Class Action Antitrust Settlements
One of my favorite blogs, the Federal Civil Practice Bulletin has this post about a new article in the Tulane Law Review by J. Douglas Richards entitled What Makes An Antitrust Class Action Remedy Successful?: A Tale Of Two Settlements 80 Tulane L. Rev. 621 (2005). The abstract (as published on the Federal Civil Practice Bulletin):
Against the background of today’s political climate, J. Douglas Richards presents the stories of two controversial recent antitrust class action settlements–the 2005 settlement of the “indirect purchaser” antitrust class action involving the drug Relafen and the unsuccessful proposed settlement of the multidistrict federal litigation against Microsoft for its monopolistic practices in late 2001. This Article focuses on specific aspects of antitrust class action effectiveness that have been problematic and controversial, using the Relafen and Microsoft cases to illustrate various issues that have engendered substantial controversy in recent cases.
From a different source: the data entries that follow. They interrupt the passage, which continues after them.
--- src/rtl/cpu_sdram_bridge_pkg.sv ---
// Shared definitions for the CPU-to-SDRAM-controller bridge.
//   - default CPU word / SDRAM halfword address widths
//   - FSM state encodings (plain 3-bit constants for legacy tools)
//   - halfword select constants and a byte-enable helper
package cpu_sdram_bridge_pkg;

  localparam int CPU_AW_DEF = 21;
  localparam int SD_AW_DEF  = CPU_AW_DEF + 1;

  typedef logic [2:0] state_t;

  localparam state_t S_IDLE    = 3'd0;
  localparam state_t S_WR_LO   = 3'd1;
  localparam state_t S_WR_HI   = 3'd2;
  localparam state_t S_RD_LO   = 3'd3;
  localparam state_t S_RD_HI   = 3'd4;
  localparam state_t S_RD_WAIT = 3'd5;
  localparam state_t S_DONE    = 3'd6;

  // Halfword select: appended as the LSB of the SDRAM halfword address.
  localparam logic HW_LO = 1'b0;
  localparam logic HW_HI = 1'b1;

  // Active-low byte enables for one half of a 32-bit word.
  function automatic logic [1:0] half_be_n(input logic [3:0] be, input logic hi);
    return hi ? ~be[3:2] : ~be[1:0];
  endfunction

endpackage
Richards contends that antitrust class actions, which represent progressive economic empowerment of the most vulnerable segments of American society against economic domination by corporate interests, stand at a crossroads between some of today’s most powerful political currents. Richards indicates that conservative organizations and corporate interests have expended vast energies in recent years formulating and popularizing the rhetoric of “tort reform,” which threatens simultaneously to undermine the substance of antitrust law and to stifle class action procedures that are essential to the effective functioning of private antitrust enforcement.
I have yet to read the article but it sounds interesting and I hope to read in the next few days.
Update [2/27]: I have now read the article. I’d note that the apparent audience for this article is the Antitrust Modernization Commission.